The 15th Guards Motorized Rifle Shavlinsky Order of Lenin, Red Banner Regiment (15 Guards MSP), (15-й гвардейский мотострелковый Шавлинский ордена Ленина, Краснознамённый полк) is a motor rifle regiment of the Russian Ground Forces of the Armed Forces of the Russian Federation. Its Military Unit Number is 31134. It is based in Kalininets (Moscow Oblast). It is part of the 2nd Guards Motor Rifle Division of the Moscow Military District.

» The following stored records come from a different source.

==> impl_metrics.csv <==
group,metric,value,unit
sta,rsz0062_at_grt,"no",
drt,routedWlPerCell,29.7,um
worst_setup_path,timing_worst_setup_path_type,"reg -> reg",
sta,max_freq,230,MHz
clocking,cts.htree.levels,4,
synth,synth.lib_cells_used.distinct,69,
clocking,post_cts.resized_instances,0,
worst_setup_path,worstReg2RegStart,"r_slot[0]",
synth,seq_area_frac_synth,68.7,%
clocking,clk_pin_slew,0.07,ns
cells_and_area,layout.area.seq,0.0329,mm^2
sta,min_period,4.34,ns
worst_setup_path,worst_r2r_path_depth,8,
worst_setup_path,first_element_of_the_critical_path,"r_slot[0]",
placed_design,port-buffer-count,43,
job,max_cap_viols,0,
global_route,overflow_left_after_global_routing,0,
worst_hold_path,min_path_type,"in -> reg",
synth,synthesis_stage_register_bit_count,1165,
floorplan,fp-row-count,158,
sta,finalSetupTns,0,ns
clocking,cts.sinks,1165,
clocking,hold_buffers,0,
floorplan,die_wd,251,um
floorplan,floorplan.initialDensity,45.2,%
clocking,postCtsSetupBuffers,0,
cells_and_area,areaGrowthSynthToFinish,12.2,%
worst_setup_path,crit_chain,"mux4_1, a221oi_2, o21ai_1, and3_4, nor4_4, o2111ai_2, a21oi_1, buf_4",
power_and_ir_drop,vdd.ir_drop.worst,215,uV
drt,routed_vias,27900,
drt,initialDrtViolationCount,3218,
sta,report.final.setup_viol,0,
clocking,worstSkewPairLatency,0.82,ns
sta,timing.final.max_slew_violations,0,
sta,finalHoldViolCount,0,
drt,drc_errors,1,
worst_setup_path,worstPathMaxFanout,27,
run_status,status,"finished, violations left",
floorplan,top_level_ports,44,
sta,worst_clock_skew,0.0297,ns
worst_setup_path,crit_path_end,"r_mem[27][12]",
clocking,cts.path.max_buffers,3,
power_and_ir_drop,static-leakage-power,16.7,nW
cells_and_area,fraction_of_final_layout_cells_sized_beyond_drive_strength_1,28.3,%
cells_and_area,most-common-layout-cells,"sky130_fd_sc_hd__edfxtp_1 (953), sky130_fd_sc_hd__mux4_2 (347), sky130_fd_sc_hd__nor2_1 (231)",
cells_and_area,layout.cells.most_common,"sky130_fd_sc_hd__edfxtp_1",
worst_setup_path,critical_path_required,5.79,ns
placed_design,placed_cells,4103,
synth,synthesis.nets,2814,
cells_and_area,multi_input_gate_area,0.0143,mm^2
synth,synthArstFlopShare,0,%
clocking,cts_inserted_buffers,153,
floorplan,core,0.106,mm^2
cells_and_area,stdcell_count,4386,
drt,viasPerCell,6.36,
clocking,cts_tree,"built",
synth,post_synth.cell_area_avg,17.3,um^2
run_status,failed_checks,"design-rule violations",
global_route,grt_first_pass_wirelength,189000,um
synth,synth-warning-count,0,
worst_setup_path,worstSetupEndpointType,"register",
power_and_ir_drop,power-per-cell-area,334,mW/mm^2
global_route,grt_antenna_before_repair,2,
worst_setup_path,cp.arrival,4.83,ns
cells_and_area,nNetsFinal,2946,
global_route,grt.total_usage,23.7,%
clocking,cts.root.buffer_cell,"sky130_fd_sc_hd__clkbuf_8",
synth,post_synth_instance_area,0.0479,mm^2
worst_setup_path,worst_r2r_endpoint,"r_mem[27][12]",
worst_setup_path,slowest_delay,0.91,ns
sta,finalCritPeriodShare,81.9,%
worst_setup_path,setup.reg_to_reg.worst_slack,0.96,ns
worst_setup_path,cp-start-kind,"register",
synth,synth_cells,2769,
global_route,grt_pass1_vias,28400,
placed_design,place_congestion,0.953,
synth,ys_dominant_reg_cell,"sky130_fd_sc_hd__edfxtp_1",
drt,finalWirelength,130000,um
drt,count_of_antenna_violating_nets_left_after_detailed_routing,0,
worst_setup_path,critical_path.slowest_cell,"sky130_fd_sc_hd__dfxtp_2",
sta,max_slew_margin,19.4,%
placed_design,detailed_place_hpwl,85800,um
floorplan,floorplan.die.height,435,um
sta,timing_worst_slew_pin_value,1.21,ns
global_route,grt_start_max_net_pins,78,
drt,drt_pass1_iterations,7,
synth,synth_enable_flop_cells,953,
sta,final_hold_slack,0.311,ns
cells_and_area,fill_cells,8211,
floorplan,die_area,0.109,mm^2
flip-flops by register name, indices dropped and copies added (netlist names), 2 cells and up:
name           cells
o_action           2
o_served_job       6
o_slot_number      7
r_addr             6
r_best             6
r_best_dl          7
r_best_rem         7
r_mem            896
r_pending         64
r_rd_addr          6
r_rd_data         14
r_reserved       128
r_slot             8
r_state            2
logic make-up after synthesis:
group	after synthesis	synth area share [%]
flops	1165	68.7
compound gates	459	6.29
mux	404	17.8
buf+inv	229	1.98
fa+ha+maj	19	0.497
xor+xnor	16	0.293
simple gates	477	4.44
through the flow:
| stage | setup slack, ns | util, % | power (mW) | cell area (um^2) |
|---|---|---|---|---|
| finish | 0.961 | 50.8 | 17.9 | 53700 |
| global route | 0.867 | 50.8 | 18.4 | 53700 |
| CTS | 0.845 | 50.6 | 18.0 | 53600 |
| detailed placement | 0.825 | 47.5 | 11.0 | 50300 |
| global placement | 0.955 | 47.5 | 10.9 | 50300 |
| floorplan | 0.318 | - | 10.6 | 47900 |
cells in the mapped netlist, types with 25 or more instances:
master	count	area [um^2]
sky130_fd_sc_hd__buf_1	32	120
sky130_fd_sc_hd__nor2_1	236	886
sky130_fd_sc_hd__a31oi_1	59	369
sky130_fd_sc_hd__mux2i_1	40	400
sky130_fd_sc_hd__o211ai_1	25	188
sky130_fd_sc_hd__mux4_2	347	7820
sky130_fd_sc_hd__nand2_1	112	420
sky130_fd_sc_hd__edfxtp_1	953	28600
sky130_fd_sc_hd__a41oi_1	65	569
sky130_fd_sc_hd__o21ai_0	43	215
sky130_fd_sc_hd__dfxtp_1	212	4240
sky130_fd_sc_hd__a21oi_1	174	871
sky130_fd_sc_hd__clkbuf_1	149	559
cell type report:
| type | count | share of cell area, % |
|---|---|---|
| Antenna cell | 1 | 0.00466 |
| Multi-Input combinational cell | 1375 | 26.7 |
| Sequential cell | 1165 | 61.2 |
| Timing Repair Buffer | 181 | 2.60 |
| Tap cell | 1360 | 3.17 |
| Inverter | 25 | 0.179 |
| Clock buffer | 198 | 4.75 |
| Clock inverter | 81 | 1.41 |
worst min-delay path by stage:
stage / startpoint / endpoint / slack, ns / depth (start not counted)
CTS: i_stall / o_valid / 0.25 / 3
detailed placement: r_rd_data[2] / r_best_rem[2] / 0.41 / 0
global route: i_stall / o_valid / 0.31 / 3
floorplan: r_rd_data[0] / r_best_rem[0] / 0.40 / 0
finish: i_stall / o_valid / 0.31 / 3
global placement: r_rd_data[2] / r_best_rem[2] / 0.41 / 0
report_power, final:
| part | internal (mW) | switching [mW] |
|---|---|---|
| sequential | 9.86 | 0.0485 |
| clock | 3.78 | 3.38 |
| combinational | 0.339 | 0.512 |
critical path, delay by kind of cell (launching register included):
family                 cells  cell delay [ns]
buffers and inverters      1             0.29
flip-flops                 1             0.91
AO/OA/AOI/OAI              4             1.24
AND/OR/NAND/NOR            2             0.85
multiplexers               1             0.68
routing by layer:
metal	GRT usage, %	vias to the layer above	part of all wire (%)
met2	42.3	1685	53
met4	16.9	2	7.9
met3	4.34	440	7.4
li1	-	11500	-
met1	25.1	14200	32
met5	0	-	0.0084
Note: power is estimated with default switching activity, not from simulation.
==> src/rtl/ffha_pkg.sv <==
// ----------------------------------------------------------------------------
// First-fit heap allocator package
// Request modes, status codes, register indexes, result kinds and the
// command and status groups between the controller and the datapath.
// ----------------------------------------------------------------------------
package ffha_pkg;

    localparam logic [1:0] MODE_ALLOC = 2'd0;
    localparam logic [1:0] MODE_FREE  = 2'd1;
    localparam logic [1:0] MODE_FIND  = 2'd2;
    localparam logic [1:0] MODE_ADDR  = 2'd3;

    localparam logic [1:0] ST_OK        = 2'd0;
    localparam logic [1:0] ST_NO_GAP    = 2'd1;
    localparam logic [1:0] ST_FULL      = 2'd2;
    localparam logic [1:0] ST_NOT_FOUND = 2'd3;

    localparam int unsigned APB_AW        = 3;
    localparam logic        REG_HEAP_BASE = 1'b0;
    localparam logic        REG_HEAP_END  = 1'b1;

    localparam logic [2:0] RES_NO_GAP    = 3'd0;
    localparam logic [2:0] RES_FULL      = 3'd1;
    localparam logic [2:0] RES_NOT_FOUND = 3'd2;
    localparam logic [2:0] RES_ALLOC     = 3'd3;
    localparam logic [2:0] RES_FREE      = 3'd4;
    localparam logic [2:0] RES_FIND      = 3'd5;
    localparam logic [2:0] RES_ADDR      = 3'd6;

    typedef struct packed {
        logic       load;
        logic       walk_init;
        logic       walk_step;
        logic       wr_new;
        logic       wr_link;
        logic       unlink;
        logic       look_rd;
        logic       set_res;
        logic [2:0] res;
        logic       push;
    } t_cmd;

    typedef struct packed {
        logic [1:0] mode;
        logic       size_done;
        logic       walk_end;
        logic       hit;
        logic       tail_fit;
        logic       scan_done;
        logic       scan_full;
        logic       look_ok;
        logic       out_free;
    } t_stat;

endpackage

==> src/rtl/ffha_apb.sv <==
// ----------------------------------------------------------------------------
// Allocator configuration registers
// APB-style write and read access to the heap base and heap end registers.
// ----------------------------------------------------------------------------
module ffha_apb (
    input  logic                          i_clk,
    input  logic                          i_rst_n,
    input  logic                          psel,
    input  logic                          penable,
    input  logic                          pwrite,
    input  logic [ffha_pkg::APB_AW-1:0]   paddr,
    input  logic [31:0]                   pwdata,
    output logic [31:0]                   prdata,
    output logic                          pready,
    output logic [31:0]                   o_heap_base,
    output logic [31:0]                   o_heap_end
);

    logic [31:0] r_heap_base;
    logic [31:0] r_heap_end;
    logic        s_sel_end;
    logic        s_wr;

    assign s_sel_end = (paddr[ffha_pkg::APB_AW-1] == ffha_pkg::REG_HEAP_END);
    assign s_wr      = psel && penable && pwrite;

    always_ff @(posedge i_clk) begin
        if (!i_rst_n) begin
            r_heap_base <= '0;
            r_heap_end  <= '0;
        end else if (s_wr) begin
            if (s_sel_end) begin
                r_heap_end <= pwdata;
            end else begin
                r_heap_base <= pwdata;
            end
        end
    end

    assign prdata      = s_sel_end ? r_heap_end : r_heap_base;
    assign pready      = 1'b1;
    assign o_heap_base = r_heap_base;
    assign o_heap_end  = r_heap_end;

endmodule

==> config.mk <==
export PLATFORM = sky130hd
export DESIGN_NAME = ffha_apb
export DESIGN_NICKNAME = d
export VERILOG_FILES = /design/src/rtl/ffha_pkg.sv /design/src/rtl/ffha_apb.sv
export SDC_FILE = /design/constraint.sdc
export NUM_CORES = 1
export LEC_CHECK = 0
export ABC_AREA = 1
export BUFFER_PORTS_ARGS = -buffer_cell sky130_fd_sc_hd__buf_2
export CAP_MARGIN = 20
export CORE_MARGIN = 3
export CORE_UTILIZATION = 51
export DETAILED_ROUTE_END_ITERATION = 8
export GPL_TIMING_DRIVEN = 0
export MAX_ROUTING_LAYER = met4
export PLACE_DENSITY = 0.88
export SLEW_MARGIN = 10
export SYNTH_ARGS = -nofsm -noshare
export SYNTH_HDL_FRONTEND = slang
export SYNTH_SLANG_ARGS = --single-unit
==> constraint.sdc <==
create_clock -name i_clk -period 1.15 [get_ports i_clk]
set_input_delay 0.0575 -clock i_clk [delete_from_list [all_inputs] [get_ports i_clk]]
set_output_delay 0.0575 -clock i_clk [all_outputs]
set_load 0.05 [all_outputs]
==> impl_metrics.toml <==
[route]
maxUsedRoutingLayer = "met4"
routed_via_density = 5.04
number_of_routed_nets_with_antenna_violations = 0
drtIter0Drc = 194
drt_pre_antenna_iters = 5
routed-via-count = 3579
remaining_design_rule_violation_count = 0
met3_length_um = 801
wl_met1_um = 3810
avgRoutedWirePerCell_um = 12.9
detailroute.wirelength.met2_um = 4400
wirelength_um = 9190

[worst_setup_path]
arrival_time_at_the_worst_endpoint_ns = 1.04
critical_path_peak_fanout = 3
cp_num_cells = 3
path_buf_inv = 1
cp-start-kind = "flop"
sequence_of_cells_on_the_critical_path = "nand2_1 > nand2_1 > buf_4"
cp_slowest_stage_delay_ns = 0.39
crit_path_frequent_cell = "nand2_1"
timing.critical_path.required_ns = 1.09
worstSetupPathType = "flop to output pin"
timing.critical_path.slowest_stage_cell = "dfxtp_1"
crit_path_end_kind = "output pin"
crit_family = "flip-flops"
r2r.worst_path.cells = 2

[final_layout]
area_growth_from_synthesis_to_layout_pct = 34.4
final_cell_mix = "160 x nand2_1, 128 x nor2_1, 106 x buf_2, 64 x nand3_1, 59 x dfxtp_1"
finalNetCount = 673
register_cell_area_after_layout_mm2 = 0.00129
stdcell_area_mm2 = 0.00417
final.fill_count = 472
multi_input_logic_area_mm2 = 0.00146
fraction_of_final_layout_cells_sized_beyond_drive_strength_1_pct = 29.3
num_antenna_cells = 0
utilization_after_layout_pct = 73.1
layout.cells.most_common = "nand2_1"
final_standard_cell_count_with_taps_included_and_fillers_excluded = 710

[synth]
ys_seq_area_share_pct = 41.3
synthTopCellsByArea = "dfxtp_1 41%, nand2_1 19%, nor2_1 15%"
yosysTopAreaCellShare_pct = 41.3
synthesis.nets = 530
synth.yosys.warnings = 0
synthesis.instances = 490
combined_area_of_all_synthesized_cells_mm2 = 0.00310
synth_area_leader_cell = "dfxtp_1"
synthesis.area_per_instance_um2 = 6.33
ys_types = 15
synth_seq_cells = 64

[global_route]
global_route.usage.total_pct = 27.4
grt_max_degree = 11
first_global_vias = 3405
grt_pass1_wl_um = 15400
antenna_found_initial = 0
overflow = 0

[timing]
clock.fmax_ghz = 0.910
timing.final.crit_period_ns = 1.10
setup_viol = 0
worst_clock_skew_ns = 0
finalHoldViolations = 0
min_period_over_period_pct = 95.5
final-max-slew-violation-count = 0

[pwr]
vdd_ir_max_mv = 0.793
total_power_mw = 5.46
cellLeakagePower_nw = 2.35
power_per_cell_area_mw_per_mm2 = 1310

[die]
die_width_um = 84
initial_utilization_pct = 54.4
design.die.area_mm2 = 0.00706
io-pin-count = 137
std_cell_rows = 27
placeableCoreArea_mm2 = 0.00571
die_h_um = 84

[placed_design]
numPlacedInstances = 694
gp_routability_congestion = 0.817
detailedPlacementHpwl_um = 6660
postPlaceCellArea_mm2 = 0.00385
port_buffers = 132

[clock_tree]
sinks_on_the_clock_net = 64
cts_max_level = 3
clk-insertion-delay-late_ns = 0.33
cts.path.max_buffers = 2
tritoncts = "built"
cts.clk_slew.worst_paths_ns = 0.07
cts_setup_buffers = 0
clock_buffers_created_by_tritoncts = 9
cts_root_buffer = "clkbuf_8"

[flow_run]
cap_violations = 0

[worst_hold_path]
holdCritPathClass = "input pin to flop"
min_path_cells = 5

[outcome]
status = "completed"
[tightest hold or removal path, delay by kind of cell]
family | cells | cell delay, ns
buffers and inverters | 2 | 0.11
AND/OR/NAND/NOR | 3 | 0.19
[metal layers]
layer	track usage, %	vias up
met5	-	-
met4	11.0	0
met3	5.33	17
met2	44.7	175
met1	33.3	1621
li1	-	1766
[cell usage after synthesis]
| master | count |
|---|---|
| nor2_8 | 1 |
| nand3_1 | 64 |
| buf_6 | 7 |
| dfxtp_1 | 64 |
| buf_1 | 5 |
| conb_1 | 1 |
| buf_4 | 9 |
| nor2_4 | 2 |
| buf_2 | 13 |
| inv_1 | 32 |
| inv_2 | 2 |
| nand2_2 | 1 |
| nand3_2 | 1 |
| nand2_1 | 160 |
| nor2_1 | 128 |
[final cells by class]
cell class / count / share of cell area (%)
clock inverters: 3 / 0.960
flip-flops and latches: 64 / 30.9
plain buffers: 34 / 5.94
clock buffers: 13 / 3.81
inverters: 34 / 3.06
repair buffers: 132 / 18.1
multi-input cells: 358 / 35.1
well taps: 72 / 2.16
[registers in the layout, summed over array words and instances (netlist names)]
signal       flops
o_heap_end      32
o_heap_base     32
[path summary, 6_finish.rpt]
path / startpoint / endpoint / slack, ns
max: o_heap_end[15] / prdata[15] / 0.05
min: pwdata[11] / o_heap_base[11] / 0.05
max reg2reg: o_heap_end[29] / o_heap_end[29] / 0.49
min reg2reg: o_heap_end[28] / o_heap_end[28] / 0.50
[what timing repair did]
item | 4_1_cts | 5_1_grt
resized for setup | 11 | 57
setup endpoints to repair | 25 | 31
hold buffers | 0 | 0
[metrics by stage]
step                      setup TNS [ns]  worst slack [ns]  hold slack, ns
after floorplan                        0            0.0131           0.246
after global placement          -0.00370          -0.00370           0.382
after detailed placement          -0.277           -0.0401           0.394
after CTS                              0           0.00275          0.0387
after global routing             -0.0169           -0.0169          0.0671
final                                  0            0.0516          0.0544
[kinds of logic after synthesis]
logic type | synth area share, %
flops | 41.3
buf+inv | 11.5
simple gates | 47.1
other cells | 0.121
[power breakdown]
part | switching [mW] | internal (mW)
clock | 0.846 | 1.12
sequential | 0.0615 | 2.30
combinational | 0.821 | 0.324
No activity file was read; power rests on OpenSTA's default activity.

Over the entire history of the regiment, more than 600 personnel have been awarded orders and medals, of which more than 250 - Order of Courage.

== History ==
The regiment was created in 1918.

=== World War II ===
By the beginning of the war, it was called the 875th Infantry Regiment of the 127th Rifle Division (1st Formation). The regiment fought in the Eastern front battles of Smolensk and Kursk, as well as the Novorossiysk-Taman operation. The regiment took part in the occupation of Ukraine and Lithuania. For its wartime actions, the regiment was raised to "Guards" status as the 15th Guards Rifle Regiment. For the occupation of the Lithuanian city of Šiauliai during the Šiauliai offensive the regiment received the honorary title "Shavlinsky."

=== Cold War ===
In 1953, the 15th Guards Rifle Regiment was reorganized into the 130th Guards Mechanised Regiment (military unit 73881) of the 23rd Guards Mechanised Division. In 1957, the regiment became the 406th Guards Motor Rifle Regiment, with the creation of motor rifle units and formations.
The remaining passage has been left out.